ASSIGNMENT: Go through the listing below and output exactly the line with "nor4_1,18,113", the line with "1 | 0.296 |", and each line between; omit the rest.

-- RECORDS SUPPLIED follows --

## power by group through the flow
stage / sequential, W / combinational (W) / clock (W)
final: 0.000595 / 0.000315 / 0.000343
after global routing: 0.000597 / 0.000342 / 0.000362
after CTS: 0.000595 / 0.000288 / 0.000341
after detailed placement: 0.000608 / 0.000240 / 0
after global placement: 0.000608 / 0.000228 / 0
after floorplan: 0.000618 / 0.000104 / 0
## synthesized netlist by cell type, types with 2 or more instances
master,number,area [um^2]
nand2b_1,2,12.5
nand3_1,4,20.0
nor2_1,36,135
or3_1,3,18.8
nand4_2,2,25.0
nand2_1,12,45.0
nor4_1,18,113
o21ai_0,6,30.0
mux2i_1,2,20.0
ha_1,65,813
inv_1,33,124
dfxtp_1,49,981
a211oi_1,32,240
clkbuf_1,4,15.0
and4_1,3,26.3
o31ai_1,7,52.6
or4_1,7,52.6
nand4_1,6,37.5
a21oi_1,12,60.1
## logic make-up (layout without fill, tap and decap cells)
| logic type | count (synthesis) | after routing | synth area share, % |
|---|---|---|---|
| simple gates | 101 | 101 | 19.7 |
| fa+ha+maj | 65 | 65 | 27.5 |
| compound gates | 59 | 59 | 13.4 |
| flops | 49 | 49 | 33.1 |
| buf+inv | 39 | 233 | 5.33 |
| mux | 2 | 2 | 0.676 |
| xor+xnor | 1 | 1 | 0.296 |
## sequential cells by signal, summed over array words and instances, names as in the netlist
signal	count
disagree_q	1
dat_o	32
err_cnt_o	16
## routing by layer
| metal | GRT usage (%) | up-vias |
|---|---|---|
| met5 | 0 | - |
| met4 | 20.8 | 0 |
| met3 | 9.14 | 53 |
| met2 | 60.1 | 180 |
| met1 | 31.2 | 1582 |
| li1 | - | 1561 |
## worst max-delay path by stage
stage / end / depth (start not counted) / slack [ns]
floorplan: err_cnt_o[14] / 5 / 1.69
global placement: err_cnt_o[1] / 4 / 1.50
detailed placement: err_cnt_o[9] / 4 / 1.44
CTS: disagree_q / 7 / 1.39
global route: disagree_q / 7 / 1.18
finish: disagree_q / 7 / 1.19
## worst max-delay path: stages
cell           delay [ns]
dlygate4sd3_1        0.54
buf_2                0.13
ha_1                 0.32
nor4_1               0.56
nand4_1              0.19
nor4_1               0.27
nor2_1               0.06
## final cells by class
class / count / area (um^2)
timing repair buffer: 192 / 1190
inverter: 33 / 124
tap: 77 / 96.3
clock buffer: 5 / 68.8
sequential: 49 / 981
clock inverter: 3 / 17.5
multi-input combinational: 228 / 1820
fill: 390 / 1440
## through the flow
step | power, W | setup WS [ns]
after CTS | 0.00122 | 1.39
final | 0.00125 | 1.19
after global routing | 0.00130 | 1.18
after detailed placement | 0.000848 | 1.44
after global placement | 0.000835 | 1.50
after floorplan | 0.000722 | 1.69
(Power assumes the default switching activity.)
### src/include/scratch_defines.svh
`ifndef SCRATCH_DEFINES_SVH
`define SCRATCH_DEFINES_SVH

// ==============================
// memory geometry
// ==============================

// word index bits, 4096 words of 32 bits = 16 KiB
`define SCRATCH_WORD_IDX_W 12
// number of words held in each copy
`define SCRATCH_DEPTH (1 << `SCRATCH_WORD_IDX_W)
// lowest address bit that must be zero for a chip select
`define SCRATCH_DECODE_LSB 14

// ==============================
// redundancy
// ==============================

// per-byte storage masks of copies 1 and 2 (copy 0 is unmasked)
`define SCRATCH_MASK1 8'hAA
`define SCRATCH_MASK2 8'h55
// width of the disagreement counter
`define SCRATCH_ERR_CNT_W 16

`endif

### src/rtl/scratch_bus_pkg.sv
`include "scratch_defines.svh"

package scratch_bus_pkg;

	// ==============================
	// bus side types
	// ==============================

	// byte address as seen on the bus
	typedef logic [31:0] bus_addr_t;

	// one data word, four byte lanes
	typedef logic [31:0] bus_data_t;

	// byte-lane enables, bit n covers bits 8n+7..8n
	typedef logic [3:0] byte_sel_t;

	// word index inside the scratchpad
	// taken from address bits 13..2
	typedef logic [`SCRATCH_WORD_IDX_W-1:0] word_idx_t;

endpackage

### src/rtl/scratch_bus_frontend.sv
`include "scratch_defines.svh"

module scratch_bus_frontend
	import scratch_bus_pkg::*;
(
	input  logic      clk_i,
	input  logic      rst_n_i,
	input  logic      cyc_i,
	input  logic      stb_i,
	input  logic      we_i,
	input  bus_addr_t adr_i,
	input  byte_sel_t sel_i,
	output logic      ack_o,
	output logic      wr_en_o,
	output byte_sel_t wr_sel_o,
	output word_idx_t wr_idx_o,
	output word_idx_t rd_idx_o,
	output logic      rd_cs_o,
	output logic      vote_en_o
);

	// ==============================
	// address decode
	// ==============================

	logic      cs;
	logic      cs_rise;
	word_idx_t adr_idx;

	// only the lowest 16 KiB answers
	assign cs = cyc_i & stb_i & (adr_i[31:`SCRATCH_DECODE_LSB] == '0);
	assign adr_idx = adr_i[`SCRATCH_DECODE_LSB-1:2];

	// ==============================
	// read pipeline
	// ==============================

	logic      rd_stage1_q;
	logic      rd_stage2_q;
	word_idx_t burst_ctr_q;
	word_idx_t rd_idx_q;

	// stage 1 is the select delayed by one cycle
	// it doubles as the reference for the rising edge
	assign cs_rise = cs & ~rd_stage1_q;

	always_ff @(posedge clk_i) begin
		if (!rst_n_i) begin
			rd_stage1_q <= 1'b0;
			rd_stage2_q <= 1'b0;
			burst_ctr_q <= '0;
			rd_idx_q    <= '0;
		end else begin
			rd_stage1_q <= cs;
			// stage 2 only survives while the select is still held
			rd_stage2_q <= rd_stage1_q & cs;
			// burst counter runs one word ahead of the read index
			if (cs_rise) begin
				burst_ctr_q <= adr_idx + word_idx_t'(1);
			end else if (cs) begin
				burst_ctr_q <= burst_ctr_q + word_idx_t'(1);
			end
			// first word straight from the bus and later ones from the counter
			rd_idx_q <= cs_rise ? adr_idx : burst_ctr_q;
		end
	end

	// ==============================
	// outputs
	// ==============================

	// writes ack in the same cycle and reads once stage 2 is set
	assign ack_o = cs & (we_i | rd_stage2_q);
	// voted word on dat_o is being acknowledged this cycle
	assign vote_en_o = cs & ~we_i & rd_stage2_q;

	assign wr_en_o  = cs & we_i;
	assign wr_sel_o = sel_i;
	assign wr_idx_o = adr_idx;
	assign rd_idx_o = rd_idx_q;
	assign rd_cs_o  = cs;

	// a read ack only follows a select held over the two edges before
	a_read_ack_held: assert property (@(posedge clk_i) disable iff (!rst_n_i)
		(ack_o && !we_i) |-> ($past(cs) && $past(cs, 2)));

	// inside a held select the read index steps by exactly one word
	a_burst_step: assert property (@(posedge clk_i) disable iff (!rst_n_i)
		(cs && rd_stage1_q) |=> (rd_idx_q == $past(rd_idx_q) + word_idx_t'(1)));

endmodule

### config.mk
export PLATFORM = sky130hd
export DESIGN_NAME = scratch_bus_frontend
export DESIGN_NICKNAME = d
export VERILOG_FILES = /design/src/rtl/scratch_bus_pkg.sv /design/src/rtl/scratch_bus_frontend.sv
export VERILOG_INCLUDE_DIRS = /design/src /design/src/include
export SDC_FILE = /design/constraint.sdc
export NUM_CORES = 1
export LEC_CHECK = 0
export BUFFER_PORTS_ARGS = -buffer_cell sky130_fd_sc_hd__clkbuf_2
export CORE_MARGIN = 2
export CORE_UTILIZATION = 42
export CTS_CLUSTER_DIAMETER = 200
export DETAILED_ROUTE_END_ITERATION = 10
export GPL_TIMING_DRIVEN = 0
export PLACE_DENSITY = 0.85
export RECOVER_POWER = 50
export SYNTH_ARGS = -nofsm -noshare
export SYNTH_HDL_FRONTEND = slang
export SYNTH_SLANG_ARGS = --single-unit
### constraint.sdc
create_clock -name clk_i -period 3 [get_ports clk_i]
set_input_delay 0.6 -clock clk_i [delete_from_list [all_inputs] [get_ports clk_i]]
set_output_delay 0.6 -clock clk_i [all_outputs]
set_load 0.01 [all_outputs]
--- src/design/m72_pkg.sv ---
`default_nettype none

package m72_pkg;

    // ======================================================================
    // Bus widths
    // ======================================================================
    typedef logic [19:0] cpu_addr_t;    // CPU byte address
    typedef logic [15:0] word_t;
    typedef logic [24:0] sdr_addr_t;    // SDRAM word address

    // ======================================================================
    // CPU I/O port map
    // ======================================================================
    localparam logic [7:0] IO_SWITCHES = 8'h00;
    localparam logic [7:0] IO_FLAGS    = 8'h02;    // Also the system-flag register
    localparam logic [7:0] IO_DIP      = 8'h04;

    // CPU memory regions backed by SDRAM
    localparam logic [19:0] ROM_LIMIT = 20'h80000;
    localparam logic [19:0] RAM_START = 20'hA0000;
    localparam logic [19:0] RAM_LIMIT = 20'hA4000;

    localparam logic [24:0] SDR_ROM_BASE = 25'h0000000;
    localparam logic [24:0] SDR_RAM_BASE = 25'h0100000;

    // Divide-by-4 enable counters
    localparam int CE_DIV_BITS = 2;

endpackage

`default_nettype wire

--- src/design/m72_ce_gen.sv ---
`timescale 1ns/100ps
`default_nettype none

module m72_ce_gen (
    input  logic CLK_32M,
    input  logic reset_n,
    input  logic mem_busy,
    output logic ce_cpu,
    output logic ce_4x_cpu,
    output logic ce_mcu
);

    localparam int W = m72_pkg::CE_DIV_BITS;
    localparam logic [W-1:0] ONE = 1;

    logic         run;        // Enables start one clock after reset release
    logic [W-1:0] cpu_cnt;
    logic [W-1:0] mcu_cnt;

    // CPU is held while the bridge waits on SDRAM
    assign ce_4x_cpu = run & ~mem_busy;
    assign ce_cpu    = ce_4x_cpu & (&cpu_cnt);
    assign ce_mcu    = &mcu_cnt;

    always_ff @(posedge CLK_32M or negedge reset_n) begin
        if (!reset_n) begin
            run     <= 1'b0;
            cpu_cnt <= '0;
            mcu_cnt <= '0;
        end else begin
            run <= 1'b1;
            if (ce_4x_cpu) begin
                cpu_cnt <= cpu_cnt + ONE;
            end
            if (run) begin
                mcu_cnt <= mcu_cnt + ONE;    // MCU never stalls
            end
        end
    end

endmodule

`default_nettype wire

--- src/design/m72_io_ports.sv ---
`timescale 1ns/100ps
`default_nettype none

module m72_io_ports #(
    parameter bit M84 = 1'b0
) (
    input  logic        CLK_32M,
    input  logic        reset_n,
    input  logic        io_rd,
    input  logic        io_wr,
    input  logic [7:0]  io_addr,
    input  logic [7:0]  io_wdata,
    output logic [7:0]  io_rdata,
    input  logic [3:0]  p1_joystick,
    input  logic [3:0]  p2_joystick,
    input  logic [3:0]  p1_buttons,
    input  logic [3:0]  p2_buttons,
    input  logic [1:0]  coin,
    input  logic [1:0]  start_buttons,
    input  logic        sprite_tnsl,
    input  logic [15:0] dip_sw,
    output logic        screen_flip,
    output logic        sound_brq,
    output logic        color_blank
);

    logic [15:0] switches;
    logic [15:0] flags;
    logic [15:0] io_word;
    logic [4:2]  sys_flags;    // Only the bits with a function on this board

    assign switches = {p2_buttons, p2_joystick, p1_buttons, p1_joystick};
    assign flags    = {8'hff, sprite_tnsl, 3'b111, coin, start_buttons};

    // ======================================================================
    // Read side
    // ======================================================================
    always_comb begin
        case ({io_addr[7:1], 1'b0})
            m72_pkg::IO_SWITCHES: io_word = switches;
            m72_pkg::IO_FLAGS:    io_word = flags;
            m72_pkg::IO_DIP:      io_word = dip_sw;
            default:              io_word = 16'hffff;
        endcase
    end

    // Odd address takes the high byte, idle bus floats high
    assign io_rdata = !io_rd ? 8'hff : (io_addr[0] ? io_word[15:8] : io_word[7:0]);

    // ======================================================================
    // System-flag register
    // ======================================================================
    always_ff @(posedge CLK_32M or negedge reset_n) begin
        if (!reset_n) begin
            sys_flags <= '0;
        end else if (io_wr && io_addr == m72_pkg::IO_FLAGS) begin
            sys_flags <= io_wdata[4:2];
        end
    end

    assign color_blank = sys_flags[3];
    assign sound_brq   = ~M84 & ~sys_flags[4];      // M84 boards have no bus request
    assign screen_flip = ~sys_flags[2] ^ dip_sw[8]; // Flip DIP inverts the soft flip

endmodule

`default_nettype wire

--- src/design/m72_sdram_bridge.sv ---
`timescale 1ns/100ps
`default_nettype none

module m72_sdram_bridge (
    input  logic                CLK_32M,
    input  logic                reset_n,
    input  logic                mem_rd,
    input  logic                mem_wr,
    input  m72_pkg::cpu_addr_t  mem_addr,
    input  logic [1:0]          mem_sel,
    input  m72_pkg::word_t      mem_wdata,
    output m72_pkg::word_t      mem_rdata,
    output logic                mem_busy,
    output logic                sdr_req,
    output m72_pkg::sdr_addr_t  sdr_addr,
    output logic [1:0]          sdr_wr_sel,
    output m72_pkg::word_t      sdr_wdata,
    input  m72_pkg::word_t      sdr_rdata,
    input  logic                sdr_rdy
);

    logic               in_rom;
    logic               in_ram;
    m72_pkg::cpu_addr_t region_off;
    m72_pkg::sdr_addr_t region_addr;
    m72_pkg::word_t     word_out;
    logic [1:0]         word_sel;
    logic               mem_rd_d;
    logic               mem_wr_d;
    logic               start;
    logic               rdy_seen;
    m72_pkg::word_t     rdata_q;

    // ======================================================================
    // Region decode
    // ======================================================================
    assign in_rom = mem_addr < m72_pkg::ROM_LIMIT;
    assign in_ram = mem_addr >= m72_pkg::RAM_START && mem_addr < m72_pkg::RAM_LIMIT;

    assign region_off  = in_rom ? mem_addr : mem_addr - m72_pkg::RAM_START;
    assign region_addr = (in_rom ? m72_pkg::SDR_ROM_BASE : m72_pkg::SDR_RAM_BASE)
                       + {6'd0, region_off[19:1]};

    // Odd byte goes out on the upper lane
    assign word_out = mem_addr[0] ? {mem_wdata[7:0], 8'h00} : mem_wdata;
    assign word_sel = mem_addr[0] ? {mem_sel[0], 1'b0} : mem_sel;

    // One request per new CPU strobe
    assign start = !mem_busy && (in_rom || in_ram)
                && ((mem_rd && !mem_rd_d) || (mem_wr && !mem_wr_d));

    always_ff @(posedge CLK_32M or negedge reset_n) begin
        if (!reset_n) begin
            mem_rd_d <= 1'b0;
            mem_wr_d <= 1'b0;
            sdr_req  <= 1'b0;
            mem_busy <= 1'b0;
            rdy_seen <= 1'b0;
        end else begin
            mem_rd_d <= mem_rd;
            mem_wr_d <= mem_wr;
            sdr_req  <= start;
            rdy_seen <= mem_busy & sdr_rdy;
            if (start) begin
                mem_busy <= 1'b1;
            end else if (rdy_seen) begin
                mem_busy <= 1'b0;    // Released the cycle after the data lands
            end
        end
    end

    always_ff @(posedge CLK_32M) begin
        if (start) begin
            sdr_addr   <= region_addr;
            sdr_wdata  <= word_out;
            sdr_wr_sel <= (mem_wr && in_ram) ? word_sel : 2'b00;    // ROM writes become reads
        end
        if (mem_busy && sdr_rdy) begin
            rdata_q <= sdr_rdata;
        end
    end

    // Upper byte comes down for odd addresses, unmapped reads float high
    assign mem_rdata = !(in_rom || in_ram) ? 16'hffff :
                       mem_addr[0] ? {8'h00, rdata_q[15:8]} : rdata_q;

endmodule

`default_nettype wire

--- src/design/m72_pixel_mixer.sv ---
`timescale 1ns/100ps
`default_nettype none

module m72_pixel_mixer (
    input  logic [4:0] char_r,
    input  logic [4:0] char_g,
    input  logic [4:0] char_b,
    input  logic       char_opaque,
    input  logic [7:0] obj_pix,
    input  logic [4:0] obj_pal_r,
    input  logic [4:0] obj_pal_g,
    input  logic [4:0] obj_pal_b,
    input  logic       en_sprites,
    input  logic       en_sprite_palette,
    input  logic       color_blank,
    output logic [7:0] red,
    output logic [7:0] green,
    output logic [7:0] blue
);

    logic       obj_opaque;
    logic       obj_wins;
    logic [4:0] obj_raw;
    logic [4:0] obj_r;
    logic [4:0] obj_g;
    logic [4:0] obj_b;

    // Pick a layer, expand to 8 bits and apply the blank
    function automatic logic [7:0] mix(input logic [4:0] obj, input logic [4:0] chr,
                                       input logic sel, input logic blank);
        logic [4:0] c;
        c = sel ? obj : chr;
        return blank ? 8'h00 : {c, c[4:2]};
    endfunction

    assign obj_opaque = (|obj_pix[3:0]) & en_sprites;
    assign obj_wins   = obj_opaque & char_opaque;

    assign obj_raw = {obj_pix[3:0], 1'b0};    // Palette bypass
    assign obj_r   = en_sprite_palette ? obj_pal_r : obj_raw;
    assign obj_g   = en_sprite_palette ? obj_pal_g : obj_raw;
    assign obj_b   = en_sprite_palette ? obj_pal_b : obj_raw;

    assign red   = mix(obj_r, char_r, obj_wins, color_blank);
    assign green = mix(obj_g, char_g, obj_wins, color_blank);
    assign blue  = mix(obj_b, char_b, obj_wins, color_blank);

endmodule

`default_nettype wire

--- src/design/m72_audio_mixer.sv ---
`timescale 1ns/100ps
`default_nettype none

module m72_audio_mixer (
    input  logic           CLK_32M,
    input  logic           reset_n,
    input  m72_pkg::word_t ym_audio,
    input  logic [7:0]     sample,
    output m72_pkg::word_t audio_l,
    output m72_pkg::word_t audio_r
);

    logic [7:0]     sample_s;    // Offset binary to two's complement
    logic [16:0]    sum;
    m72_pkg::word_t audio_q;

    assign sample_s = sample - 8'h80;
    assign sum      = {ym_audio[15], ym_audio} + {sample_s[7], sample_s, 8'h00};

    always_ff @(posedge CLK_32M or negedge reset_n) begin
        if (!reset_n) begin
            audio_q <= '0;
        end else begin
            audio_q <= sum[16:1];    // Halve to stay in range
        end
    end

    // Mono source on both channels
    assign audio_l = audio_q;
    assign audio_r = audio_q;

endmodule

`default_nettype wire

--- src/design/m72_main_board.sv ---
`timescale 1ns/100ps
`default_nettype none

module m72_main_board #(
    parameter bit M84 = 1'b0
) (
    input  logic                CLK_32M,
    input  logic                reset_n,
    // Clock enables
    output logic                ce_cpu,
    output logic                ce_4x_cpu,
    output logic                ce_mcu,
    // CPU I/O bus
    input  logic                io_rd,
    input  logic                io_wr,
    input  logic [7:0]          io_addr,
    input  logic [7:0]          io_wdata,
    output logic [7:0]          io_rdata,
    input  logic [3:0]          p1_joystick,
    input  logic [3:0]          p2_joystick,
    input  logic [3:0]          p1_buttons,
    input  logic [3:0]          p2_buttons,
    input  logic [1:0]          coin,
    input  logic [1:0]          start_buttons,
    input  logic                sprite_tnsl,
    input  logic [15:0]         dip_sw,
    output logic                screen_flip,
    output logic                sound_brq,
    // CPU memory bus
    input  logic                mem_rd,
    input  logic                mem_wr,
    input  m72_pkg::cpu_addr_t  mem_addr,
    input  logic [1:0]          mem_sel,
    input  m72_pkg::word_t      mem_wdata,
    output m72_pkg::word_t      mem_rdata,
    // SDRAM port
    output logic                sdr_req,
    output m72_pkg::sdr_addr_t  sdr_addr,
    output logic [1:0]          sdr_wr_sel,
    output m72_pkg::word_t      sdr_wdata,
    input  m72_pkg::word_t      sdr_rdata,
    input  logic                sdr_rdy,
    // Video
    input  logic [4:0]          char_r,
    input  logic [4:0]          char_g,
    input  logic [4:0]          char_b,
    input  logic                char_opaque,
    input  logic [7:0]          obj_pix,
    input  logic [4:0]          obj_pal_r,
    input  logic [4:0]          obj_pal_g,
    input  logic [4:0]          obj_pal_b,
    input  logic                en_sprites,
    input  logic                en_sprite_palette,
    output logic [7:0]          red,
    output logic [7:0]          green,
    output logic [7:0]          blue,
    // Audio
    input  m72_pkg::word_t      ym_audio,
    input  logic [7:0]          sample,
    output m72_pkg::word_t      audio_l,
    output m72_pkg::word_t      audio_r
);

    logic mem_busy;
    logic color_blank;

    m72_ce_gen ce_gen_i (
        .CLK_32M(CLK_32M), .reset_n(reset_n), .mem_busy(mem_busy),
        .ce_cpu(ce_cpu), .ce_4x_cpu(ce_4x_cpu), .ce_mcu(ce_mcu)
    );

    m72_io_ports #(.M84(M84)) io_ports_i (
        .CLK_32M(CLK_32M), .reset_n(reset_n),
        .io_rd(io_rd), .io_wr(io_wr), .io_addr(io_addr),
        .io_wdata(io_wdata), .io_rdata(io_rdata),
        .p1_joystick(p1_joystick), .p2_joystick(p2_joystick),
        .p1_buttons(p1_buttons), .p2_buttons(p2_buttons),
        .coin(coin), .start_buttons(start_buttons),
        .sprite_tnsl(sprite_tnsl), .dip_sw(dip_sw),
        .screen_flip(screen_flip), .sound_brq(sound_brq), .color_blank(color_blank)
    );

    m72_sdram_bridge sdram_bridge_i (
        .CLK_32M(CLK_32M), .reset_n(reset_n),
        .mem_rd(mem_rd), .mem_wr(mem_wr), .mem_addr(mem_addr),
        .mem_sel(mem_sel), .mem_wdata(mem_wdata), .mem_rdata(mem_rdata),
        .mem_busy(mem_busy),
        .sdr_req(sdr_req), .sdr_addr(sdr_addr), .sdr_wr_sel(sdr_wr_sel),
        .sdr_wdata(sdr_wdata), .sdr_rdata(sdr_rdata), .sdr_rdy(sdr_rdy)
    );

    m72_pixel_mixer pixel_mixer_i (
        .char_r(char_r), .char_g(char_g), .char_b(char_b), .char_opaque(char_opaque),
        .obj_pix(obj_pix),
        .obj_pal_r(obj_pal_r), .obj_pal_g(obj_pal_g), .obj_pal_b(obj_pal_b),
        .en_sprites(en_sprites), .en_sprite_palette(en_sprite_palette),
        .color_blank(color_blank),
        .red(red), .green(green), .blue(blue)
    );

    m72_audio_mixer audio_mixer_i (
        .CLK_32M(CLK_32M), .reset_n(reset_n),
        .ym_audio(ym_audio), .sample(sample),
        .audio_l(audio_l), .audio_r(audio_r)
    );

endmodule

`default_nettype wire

-- RECORDS SUPPLIED concluded --

TASK ANSWER:
nor4_1,18,113
o21ai_0,6,30.0
mux2i_1,2,20.0
ha_1,65,813
inv_1,33,124
dfxtp_1,49,981
a211oi_1,32,240
clkbuf_1,4,15.0
and4_1,3,26.3
o31ai_1,7,52.6
or4_1,7,52.6
nand4_1,6,37.5
a21oi_1,12,60.1
## logic make-up (layout without fill, tap and decap cells)
| logic type | count (synthesis) | after routing | synth area share, % |
|---|---|---|---|
| simple gates | 101 | 101 | 19.7 |
| fa+ha+maj | 65 | 65 | 27.5 |
| compound gates | 59 | 59 | 13.4 |
| flops | 49 | 49 | 33.1 |
| buf+inv | 39 | 233 | 5.33 |
| mux | 2 | 2 | 0.676 |
| xor+xnor | 1 | 1 | 0.296 |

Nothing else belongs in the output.